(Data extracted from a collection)
::::::::::

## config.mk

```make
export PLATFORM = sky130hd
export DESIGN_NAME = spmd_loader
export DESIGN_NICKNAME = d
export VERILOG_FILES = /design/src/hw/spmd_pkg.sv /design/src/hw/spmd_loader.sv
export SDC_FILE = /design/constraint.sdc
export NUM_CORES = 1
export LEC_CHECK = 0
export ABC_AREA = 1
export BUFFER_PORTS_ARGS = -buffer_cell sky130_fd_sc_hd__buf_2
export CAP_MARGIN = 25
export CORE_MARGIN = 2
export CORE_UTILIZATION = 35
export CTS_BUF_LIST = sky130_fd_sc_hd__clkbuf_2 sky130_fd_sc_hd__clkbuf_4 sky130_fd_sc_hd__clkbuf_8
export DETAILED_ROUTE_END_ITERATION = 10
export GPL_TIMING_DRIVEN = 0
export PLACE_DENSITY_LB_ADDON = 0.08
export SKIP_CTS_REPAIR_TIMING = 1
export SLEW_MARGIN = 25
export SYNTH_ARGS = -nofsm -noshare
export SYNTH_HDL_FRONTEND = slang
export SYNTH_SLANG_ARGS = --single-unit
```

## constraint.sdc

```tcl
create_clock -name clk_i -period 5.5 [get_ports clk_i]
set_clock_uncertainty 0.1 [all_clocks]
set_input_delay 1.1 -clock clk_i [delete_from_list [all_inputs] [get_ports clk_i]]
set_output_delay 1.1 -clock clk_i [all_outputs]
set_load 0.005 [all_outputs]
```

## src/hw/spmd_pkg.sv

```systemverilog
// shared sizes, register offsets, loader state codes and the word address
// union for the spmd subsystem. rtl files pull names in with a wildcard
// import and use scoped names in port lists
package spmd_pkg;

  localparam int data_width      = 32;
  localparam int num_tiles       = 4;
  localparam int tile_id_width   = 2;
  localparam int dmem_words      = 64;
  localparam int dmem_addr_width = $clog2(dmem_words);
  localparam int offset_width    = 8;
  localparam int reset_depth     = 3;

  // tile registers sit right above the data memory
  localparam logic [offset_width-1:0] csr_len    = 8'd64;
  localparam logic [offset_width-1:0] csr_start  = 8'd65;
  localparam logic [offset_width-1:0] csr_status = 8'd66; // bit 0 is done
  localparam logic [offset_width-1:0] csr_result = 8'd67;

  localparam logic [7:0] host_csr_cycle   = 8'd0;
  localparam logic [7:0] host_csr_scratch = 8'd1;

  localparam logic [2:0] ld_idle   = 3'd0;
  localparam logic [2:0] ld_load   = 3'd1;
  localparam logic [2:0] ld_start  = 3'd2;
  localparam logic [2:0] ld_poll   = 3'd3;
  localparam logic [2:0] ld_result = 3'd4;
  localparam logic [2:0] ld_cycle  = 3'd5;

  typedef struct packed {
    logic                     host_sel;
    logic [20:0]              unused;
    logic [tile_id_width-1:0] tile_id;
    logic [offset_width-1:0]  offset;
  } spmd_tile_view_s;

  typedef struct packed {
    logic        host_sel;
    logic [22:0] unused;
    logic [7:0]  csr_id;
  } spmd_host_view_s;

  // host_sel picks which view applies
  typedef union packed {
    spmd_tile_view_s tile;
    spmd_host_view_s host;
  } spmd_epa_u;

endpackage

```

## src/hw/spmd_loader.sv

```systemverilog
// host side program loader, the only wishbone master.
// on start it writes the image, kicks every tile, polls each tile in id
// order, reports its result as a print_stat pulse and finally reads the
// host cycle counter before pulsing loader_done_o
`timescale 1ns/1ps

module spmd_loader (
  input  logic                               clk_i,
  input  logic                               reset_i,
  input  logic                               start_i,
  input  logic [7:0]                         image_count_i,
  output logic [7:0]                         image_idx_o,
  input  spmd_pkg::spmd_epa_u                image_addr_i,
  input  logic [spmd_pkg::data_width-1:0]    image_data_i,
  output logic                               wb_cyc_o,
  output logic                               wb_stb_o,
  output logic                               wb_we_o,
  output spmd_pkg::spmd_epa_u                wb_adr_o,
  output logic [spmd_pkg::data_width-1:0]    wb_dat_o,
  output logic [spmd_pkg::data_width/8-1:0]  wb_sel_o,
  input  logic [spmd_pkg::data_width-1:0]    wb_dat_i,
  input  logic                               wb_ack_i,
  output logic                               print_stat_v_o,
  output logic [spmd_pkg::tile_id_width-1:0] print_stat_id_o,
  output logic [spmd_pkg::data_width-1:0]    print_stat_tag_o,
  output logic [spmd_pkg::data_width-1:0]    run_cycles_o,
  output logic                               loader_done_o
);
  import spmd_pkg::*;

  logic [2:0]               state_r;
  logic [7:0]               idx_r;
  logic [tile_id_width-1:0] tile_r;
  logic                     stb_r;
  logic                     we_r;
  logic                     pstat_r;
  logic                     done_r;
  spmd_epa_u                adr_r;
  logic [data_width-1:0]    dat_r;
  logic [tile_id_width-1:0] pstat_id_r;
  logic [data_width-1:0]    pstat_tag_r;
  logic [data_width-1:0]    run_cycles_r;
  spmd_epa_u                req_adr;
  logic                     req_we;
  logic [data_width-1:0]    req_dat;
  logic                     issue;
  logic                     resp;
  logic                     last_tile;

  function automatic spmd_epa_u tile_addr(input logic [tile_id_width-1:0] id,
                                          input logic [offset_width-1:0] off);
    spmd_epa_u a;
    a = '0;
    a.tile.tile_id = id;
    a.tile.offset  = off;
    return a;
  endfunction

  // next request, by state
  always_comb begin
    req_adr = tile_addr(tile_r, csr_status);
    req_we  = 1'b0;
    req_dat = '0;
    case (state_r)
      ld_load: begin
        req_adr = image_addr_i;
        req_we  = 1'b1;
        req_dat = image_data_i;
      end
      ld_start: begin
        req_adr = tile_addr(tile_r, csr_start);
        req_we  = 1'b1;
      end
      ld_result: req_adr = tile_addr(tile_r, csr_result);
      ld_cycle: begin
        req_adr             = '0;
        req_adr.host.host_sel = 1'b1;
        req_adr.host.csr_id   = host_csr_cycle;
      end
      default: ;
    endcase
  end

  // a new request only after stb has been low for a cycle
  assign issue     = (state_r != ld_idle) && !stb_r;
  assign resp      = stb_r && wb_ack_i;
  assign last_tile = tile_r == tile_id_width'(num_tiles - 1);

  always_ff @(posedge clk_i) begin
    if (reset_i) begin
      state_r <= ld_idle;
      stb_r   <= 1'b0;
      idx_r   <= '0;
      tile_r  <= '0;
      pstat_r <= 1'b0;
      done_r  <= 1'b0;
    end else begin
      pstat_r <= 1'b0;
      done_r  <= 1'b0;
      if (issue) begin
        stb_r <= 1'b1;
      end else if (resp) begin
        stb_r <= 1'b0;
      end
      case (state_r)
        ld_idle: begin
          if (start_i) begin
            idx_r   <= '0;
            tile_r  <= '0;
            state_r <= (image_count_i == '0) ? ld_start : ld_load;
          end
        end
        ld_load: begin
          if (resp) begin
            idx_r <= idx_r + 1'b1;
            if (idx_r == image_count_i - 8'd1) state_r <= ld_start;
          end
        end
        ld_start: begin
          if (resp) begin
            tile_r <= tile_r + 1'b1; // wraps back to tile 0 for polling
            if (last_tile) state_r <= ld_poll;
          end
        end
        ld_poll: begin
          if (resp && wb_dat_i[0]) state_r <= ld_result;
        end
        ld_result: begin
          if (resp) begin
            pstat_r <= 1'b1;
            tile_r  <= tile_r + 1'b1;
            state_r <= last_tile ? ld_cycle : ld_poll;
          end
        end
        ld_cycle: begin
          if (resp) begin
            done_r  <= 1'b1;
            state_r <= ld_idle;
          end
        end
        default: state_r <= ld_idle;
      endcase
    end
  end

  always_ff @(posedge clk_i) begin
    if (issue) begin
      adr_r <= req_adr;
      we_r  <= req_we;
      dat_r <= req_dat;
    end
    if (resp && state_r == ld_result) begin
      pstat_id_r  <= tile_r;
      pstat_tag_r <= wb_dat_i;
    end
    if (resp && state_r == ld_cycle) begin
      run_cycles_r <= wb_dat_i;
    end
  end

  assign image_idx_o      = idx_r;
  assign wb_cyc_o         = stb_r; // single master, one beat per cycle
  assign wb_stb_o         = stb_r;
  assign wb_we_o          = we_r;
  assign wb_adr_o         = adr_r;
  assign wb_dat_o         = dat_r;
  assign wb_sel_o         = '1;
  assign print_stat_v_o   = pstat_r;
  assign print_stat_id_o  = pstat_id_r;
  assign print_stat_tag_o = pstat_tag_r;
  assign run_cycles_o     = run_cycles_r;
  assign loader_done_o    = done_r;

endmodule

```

::::::::::

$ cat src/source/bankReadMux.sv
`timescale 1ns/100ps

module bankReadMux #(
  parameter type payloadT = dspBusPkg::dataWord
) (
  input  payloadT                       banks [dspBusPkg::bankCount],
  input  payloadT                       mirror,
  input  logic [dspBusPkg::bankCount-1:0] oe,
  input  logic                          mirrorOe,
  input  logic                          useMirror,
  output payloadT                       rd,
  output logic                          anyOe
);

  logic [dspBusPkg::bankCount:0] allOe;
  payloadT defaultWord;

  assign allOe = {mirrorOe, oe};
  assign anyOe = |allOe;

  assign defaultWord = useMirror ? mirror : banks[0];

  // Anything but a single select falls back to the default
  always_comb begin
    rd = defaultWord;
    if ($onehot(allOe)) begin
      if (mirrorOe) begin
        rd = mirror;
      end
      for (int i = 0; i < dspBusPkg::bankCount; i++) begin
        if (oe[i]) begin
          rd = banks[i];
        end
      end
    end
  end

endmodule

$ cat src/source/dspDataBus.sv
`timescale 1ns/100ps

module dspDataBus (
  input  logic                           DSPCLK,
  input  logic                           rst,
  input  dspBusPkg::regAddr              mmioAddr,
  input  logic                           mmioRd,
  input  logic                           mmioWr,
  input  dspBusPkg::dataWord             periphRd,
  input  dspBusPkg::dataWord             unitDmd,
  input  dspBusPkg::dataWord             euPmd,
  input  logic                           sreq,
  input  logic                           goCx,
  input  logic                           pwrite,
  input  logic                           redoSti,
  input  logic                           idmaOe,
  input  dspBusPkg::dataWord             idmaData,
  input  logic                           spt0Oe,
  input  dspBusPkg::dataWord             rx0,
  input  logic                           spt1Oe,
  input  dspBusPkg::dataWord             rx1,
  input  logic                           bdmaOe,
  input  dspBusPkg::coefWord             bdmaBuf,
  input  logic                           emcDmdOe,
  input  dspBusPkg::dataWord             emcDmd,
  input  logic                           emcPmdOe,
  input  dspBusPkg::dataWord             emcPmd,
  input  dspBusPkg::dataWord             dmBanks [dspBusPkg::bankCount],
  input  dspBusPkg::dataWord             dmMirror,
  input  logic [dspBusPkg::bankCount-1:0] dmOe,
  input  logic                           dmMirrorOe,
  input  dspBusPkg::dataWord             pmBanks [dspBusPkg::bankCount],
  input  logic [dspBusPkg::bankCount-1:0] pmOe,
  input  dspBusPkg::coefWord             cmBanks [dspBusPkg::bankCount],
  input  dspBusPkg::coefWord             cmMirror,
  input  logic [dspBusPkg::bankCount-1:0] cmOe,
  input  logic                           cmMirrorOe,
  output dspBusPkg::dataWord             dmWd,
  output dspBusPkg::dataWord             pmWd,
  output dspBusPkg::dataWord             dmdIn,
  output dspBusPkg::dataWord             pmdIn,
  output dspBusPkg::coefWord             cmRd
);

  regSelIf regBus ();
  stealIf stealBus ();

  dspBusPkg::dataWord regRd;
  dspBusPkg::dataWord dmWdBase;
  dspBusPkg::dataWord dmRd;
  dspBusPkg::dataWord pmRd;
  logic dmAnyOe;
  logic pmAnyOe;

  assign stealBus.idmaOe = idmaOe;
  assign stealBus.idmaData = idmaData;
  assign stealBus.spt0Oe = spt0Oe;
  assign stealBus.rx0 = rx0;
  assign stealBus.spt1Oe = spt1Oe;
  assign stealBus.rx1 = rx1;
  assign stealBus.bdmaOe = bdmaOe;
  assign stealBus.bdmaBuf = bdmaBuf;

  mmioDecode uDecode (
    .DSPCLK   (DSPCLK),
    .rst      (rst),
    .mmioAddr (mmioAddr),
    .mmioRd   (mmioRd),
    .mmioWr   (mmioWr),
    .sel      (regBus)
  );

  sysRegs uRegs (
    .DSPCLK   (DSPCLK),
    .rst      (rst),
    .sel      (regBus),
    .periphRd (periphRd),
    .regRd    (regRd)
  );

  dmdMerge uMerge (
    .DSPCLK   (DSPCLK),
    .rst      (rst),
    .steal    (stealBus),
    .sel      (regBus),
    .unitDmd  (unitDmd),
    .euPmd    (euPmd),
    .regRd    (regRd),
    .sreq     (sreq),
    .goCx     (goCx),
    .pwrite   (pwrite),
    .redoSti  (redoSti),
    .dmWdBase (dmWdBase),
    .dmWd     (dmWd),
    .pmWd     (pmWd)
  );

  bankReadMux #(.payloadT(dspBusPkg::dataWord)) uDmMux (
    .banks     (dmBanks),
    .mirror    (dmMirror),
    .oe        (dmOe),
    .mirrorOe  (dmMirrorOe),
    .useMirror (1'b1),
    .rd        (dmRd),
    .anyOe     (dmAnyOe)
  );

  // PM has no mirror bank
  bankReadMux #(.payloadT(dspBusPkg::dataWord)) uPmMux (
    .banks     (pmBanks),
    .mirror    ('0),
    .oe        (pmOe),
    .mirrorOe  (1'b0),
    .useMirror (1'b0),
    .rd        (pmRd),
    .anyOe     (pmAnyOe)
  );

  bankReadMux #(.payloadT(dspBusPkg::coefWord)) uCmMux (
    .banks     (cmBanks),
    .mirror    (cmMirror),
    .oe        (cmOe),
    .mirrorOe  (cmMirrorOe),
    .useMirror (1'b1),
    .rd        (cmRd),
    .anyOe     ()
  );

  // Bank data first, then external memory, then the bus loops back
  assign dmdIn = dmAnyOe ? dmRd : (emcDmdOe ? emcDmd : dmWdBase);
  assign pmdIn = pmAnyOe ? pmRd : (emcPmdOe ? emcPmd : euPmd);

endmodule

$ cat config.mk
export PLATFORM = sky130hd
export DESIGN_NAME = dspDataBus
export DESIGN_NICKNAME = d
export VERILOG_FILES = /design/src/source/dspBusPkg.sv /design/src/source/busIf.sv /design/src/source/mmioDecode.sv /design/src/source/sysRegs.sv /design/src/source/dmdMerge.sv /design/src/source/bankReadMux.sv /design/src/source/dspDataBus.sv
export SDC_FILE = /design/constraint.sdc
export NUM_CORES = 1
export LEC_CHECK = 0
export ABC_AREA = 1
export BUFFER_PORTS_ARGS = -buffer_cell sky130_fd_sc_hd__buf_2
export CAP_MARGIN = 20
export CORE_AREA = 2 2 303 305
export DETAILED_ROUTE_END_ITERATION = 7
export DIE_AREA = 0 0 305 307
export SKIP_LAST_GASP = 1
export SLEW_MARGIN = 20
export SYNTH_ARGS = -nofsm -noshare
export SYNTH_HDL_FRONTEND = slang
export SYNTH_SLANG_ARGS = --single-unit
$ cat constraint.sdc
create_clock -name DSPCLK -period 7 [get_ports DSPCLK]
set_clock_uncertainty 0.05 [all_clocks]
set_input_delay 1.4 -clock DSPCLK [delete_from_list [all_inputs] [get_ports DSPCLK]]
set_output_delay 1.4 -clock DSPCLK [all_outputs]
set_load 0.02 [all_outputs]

::::::::::

◆ Required work: Looking at the entries above, can you reproduce exactly the lines from the one that holds "stealIf stealBus ();" through the one that holds "assign stealBus.spt1Oe = spt1Oe;", and only those?

◆ Response to this exercise:
  stealIf stealBus ();

  dspBusPkg::dataWord regRd;
  dspBusPkg::dataWord dmWdBase;
  dspBusPkg::dataWord dmRd;
  dspBusPkg::dataWord pmRd;
  logic dmAnyOe;
  logic pmAnyOe;

  assign stealBus.idmaOe = idmaOe;
  assign stealBus.idmaData = idmaData;
  assign stealBus.spt0Oe = spt0Oe;
  assign stealBus.rx0 = rx0;
  assign stealBus.spt1Oe = spt1Oe;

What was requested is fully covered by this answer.